SUPPLIED ENTRIES
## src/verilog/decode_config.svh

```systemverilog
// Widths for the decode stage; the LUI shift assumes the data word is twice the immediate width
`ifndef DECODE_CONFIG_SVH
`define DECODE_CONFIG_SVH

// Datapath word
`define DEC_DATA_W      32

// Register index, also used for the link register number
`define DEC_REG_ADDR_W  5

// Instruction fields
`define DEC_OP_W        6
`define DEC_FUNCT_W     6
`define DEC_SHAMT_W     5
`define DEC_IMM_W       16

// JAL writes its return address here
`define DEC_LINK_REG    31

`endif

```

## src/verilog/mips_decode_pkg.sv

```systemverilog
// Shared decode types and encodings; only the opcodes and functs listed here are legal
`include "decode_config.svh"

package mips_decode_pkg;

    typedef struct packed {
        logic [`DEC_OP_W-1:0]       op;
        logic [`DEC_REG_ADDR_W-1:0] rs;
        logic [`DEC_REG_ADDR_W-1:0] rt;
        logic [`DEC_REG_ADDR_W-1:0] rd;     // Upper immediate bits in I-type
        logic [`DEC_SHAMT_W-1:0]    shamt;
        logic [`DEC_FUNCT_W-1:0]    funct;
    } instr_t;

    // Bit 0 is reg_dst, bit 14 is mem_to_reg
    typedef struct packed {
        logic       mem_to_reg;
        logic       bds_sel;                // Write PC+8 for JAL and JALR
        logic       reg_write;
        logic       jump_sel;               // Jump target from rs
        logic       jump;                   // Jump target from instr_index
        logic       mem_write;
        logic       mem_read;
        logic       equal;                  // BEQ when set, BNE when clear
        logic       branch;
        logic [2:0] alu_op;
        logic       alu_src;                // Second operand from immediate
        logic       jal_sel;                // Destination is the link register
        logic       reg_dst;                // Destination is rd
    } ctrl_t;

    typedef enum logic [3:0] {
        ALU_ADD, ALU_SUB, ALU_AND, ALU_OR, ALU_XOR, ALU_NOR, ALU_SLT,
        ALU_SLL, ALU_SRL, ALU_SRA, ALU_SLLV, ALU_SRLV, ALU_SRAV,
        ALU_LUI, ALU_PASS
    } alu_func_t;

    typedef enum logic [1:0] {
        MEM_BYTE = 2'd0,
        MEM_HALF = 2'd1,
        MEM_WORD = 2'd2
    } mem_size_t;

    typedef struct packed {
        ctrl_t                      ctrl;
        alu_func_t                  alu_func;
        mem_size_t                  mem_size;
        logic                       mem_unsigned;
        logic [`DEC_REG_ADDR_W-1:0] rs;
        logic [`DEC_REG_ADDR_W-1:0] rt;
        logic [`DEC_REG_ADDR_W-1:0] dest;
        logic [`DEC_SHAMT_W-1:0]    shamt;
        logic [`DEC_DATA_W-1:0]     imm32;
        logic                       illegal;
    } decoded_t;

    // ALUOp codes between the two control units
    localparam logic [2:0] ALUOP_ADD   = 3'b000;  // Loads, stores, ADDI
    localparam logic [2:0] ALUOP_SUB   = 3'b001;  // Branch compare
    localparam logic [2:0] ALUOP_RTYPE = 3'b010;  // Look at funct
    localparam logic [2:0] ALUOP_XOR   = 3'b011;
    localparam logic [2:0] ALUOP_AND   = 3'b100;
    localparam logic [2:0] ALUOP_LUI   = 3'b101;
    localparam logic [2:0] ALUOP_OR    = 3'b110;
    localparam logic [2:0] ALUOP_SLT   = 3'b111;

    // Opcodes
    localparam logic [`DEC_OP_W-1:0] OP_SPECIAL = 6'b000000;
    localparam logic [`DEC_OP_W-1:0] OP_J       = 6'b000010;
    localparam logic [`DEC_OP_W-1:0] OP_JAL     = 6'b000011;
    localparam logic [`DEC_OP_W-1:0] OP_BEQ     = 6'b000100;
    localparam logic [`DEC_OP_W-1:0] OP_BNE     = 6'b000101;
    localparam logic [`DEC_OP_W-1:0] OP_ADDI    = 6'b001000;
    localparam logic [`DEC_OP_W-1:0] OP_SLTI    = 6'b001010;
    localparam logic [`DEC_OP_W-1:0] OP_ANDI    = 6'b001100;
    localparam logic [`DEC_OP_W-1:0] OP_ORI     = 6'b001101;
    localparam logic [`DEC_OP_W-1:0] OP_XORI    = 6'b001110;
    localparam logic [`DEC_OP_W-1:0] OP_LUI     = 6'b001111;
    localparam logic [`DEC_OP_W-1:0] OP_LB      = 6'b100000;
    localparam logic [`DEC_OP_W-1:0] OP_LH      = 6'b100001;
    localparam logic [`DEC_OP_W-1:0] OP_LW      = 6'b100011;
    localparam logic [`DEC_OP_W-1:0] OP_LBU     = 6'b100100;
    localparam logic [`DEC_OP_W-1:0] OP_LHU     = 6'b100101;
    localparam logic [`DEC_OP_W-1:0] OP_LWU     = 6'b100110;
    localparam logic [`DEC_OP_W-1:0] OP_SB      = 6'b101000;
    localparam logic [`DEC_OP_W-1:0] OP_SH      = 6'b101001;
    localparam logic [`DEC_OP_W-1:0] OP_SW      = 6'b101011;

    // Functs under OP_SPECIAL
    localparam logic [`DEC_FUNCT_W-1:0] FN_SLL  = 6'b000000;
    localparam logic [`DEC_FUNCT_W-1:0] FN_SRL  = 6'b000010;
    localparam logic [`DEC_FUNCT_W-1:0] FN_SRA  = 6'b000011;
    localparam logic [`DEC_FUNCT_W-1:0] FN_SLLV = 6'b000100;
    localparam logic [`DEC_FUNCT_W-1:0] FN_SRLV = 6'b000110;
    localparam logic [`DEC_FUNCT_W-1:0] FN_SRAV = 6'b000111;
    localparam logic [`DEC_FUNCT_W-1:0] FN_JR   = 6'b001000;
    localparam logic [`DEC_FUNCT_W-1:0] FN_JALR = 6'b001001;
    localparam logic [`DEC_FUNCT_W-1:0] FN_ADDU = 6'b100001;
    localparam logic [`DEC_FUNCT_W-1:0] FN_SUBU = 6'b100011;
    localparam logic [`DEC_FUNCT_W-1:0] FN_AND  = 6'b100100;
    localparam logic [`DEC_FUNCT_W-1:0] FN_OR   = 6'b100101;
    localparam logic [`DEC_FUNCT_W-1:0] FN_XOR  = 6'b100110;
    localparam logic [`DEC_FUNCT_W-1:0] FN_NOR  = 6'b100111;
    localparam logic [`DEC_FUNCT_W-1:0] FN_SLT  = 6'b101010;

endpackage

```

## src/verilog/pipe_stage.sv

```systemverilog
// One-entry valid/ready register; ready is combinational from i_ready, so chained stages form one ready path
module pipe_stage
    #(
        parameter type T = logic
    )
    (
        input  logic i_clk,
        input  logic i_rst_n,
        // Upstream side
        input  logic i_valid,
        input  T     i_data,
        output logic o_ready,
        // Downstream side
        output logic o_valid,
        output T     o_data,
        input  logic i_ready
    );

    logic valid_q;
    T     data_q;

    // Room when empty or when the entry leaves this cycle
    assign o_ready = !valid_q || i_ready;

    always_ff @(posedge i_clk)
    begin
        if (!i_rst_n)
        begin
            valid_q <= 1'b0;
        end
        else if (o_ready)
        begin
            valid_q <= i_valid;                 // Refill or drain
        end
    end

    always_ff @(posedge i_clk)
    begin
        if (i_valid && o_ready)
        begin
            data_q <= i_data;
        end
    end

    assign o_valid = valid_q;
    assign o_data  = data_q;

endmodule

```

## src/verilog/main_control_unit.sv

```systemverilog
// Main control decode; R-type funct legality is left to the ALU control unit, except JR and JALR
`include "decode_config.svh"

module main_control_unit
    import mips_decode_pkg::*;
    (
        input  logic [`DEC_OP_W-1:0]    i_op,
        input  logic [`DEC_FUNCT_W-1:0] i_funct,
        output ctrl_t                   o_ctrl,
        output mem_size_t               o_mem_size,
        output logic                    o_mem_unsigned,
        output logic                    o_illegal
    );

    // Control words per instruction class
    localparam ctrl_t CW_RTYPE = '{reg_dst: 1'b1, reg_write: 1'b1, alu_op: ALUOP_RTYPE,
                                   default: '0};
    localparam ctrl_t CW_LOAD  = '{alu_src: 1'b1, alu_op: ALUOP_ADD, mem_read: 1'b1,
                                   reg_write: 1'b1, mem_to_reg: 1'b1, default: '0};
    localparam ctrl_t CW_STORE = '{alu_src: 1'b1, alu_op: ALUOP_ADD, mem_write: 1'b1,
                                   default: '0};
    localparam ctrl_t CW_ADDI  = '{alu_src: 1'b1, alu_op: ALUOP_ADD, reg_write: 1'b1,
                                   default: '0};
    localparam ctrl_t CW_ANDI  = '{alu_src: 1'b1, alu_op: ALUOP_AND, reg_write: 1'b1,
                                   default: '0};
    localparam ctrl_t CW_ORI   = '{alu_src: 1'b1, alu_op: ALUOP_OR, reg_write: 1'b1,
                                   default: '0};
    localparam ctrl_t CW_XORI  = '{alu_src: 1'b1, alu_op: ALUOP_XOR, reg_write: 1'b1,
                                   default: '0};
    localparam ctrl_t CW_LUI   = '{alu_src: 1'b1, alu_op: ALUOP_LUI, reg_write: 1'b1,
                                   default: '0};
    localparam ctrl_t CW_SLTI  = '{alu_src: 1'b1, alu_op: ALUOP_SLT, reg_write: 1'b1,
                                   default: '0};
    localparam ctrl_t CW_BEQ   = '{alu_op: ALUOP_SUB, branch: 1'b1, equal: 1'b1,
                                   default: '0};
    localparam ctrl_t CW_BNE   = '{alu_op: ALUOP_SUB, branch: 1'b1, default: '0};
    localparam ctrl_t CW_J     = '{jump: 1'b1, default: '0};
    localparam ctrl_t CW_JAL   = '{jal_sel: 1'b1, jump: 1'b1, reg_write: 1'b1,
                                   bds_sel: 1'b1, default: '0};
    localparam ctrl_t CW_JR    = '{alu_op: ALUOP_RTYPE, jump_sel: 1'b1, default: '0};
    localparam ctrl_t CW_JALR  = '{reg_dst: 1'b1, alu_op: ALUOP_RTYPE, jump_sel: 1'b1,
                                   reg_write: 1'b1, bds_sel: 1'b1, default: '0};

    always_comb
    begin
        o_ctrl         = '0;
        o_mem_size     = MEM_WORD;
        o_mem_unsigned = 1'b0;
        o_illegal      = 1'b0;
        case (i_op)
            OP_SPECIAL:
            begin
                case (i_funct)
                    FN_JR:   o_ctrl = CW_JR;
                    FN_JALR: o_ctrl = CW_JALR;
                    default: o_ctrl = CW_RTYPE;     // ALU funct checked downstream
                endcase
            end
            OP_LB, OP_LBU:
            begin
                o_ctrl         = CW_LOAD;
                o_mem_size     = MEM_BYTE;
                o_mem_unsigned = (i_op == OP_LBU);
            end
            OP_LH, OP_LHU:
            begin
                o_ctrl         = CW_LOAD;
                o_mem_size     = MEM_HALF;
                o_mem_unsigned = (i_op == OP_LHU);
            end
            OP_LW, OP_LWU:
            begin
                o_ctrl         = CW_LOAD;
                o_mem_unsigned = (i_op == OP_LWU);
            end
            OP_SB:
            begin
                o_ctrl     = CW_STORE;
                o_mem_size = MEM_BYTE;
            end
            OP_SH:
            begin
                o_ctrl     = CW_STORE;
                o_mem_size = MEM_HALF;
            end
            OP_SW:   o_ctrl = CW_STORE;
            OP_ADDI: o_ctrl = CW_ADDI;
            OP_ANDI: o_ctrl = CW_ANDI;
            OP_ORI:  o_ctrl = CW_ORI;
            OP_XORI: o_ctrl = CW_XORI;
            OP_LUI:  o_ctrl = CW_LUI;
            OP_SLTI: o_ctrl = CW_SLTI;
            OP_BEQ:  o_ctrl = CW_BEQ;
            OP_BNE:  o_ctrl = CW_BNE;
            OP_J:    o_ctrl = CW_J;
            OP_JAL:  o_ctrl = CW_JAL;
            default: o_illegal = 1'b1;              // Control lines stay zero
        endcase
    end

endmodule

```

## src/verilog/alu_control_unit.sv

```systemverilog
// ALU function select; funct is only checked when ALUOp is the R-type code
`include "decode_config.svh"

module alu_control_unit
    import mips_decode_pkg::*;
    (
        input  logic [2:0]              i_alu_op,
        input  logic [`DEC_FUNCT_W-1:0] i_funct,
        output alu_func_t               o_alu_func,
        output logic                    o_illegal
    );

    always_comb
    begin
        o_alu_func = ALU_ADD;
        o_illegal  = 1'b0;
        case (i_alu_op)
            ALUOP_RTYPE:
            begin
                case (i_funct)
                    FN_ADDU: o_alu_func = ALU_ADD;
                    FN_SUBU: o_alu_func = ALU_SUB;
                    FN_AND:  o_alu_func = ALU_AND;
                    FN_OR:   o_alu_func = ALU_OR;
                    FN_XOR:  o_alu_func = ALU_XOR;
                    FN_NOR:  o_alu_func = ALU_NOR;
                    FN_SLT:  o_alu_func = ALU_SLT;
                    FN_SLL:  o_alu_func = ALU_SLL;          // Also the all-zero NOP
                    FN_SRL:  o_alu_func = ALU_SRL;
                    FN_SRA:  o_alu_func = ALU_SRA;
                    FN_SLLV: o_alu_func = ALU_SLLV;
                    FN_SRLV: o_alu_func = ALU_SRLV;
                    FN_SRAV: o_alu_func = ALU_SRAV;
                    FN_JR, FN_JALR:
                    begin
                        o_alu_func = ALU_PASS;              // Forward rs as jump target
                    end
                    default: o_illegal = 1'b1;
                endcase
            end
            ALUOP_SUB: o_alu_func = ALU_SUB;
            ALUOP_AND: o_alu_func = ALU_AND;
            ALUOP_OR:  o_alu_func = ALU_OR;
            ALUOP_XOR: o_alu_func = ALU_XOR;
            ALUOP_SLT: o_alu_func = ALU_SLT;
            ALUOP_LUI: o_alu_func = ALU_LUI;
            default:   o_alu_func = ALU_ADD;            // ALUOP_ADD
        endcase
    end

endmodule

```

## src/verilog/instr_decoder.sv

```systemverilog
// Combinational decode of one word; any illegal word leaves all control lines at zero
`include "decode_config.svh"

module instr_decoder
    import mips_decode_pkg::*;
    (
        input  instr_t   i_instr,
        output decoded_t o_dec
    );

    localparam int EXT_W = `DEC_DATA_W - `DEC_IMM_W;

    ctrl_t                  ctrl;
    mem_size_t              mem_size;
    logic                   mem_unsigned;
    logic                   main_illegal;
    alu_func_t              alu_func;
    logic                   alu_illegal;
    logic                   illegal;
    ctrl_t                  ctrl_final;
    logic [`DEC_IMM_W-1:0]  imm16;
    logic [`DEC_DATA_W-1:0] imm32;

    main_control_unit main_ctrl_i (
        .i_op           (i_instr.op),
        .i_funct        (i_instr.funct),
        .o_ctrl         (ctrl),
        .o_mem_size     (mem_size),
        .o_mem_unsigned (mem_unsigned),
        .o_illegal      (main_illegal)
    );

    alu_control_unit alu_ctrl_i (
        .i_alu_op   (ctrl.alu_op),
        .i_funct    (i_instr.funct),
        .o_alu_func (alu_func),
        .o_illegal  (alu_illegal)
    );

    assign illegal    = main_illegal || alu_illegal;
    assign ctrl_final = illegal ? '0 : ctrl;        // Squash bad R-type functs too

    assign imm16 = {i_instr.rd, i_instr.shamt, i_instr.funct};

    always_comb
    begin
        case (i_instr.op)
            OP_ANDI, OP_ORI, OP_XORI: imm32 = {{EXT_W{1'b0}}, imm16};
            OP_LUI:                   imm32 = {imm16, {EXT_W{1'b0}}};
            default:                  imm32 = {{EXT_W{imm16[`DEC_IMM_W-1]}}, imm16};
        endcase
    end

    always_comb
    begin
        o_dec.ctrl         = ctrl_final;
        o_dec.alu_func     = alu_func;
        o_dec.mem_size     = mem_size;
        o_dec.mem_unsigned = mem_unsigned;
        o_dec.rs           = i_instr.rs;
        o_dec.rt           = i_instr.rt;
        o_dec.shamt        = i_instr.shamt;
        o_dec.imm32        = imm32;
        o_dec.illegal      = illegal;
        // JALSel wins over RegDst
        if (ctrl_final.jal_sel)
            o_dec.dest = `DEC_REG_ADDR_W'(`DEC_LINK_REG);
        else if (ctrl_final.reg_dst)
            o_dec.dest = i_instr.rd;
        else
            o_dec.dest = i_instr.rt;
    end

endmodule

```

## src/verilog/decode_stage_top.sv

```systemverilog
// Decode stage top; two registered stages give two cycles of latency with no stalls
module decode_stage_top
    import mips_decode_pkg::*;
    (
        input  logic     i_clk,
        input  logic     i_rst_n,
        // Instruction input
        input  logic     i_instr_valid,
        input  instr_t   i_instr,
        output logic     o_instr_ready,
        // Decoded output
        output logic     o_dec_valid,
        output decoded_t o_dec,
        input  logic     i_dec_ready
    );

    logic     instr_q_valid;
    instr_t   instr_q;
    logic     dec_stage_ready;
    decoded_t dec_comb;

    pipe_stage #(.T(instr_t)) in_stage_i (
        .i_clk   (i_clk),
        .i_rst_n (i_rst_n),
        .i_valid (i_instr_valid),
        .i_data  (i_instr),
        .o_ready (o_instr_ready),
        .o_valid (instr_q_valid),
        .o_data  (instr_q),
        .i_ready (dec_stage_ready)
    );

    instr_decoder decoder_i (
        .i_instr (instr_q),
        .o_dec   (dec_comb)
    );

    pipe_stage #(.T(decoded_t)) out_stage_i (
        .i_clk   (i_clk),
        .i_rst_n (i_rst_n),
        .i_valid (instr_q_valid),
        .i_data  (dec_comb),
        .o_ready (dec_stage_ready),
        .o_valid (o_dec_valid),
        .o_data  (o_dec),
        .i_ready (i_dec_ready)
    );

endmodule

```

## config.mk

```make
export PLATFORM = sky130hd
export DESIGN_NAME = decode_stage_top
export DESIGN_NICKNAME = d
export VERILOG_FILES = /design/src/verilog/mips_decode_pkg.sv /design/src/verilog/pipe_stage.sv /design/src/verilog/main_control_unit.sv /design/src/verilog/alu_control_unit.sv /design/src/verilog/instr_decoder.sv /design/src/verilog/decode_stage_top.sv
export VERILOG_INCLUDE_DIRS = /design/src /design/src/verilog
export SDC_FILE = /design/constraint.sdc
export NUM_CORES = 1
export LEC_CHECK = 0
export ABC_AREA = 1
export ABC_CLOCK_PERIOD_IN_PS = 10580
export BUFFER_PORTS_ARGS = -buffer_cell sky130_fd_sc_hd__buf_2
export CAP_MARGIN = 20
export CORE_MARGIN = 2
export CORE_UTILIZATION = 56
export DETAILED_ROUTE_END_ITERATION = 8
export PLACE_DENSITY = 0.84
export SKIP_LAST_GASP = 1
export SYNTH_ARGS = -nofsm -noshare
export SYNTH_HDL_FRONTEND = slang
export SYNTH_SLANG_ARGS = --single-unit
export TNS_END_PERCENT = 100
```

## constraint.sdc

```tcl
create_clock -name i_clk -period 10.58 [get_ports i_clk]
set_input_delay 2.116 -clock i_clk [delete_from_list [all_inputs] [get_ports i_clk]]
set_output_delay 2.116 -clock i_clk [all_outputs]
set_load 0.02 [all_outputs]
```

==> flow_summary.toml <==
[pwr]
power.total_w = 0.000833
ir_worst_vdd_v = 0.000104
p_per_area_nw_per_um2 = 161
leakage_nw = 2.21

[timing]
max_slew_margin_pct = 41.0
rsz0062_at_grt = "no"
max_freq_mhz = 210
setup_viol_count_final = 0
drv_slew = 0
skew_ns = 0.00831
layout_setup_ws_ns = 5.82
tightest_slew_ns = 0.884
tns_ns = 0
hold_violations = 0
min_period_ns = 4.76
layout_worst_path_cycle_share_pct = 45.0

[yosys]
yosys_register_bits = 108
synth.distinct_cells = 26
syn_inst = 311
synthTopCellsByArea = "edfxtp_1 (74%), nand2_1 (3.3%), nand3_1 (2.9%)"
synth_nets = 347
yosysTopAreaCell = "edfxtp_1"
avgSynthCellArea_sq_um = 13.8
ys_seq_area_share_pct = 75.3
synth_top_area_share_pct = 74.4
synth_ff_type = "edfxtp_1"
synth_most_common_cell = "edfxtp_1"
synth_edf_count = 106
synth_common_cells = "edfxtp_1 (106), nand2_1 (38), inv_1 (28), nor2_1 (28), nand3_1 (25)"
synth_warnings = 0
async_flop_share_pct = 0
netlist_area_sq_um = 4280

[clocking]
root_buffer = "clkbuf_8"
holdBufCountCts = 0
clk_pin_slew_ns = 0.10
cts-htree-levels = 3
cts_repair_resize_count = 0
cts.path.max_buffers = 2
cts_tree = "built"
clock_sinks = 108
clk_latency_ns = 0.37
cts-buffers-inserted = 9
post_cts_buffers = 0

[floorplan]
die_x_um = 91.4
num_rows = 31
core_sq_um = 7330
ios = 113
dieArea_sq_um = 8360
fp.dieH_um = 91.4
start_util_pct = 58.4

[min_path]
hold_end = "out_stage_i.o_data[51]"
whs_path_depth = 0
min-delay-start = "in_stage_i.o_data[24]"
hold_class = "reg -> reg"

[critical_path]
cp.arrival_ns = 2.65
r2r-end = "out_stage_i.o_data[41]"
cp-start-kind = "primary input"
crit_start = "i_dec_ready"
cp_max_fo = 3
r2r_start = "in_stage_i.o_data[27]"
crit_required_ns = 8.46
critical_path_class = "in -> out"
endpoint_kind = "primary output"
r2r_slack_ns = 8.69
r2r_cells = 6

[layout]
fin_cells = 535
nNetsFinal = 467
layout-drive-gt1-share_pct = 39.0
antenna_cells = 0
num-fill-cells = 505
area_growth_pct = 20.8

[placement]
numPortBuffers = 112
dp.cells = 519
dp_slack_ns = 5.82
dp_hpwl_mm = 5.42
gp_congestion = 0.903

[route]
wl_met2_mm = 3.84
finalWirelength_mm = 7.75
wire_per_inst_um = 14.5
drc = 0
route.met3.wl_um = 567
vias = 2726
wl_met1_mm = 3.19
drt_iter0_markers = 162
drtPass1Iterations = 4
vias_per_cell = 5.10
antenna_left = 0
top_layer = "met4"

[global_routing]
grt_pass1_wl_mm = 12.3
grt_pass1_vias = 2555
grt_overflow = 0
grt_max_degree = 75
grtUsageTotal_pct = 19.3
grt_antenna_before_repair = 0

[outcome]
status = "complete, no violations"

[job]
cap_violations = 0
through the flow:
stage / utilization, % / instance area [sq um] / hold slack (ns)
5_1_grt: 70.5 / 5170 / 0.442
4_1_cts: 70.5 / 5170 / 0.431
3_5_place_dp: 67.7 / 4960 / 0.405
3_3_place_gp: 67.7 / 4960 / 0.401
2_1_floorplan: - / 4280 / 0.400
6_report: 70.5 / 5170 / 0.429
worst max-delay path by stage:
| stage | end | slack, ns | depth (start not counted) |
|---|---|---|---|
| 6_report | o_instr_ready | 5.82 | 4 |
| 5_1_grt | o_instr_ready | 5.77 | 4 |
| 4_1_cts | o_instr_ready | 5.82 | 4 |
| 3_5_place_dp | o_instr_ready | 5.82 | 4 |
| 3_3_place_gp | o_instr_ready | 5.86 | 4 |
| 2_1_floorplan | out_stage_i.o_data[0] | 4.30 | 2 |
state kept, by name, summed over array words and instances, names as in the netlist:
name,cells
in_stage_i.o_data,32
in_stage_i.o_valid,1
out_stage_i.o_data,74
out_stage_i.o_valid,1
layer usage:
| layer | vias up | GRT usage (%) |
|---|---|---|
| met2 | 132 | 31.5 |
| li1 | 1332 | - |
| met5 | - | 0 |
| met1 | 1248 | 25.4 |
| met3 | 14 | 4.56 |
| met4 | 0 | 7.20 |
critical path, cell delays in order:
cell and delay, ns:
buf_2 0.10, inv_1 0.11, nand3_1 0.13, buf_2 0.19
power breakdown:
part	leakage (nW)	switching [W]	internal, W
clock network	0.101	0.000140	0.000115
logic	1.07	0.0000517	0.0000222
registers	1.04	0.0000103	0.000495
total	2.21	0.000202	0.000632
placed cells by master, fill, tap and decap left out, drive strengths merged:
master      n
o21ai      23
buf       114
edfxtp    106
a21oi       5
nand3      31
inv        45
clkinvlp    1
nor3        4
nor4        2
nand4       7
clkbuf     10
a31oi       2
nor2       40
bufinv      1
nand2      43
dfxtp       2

REQUIRED WORK
I'd like every line with the string "checked" copied from the listing.

TASK ANSWER
                    default: o_ctrl = CW_RTYPE;     // ALU funct checked downstream
// ALU function select; funct is only checked when ALUOp is the R-type code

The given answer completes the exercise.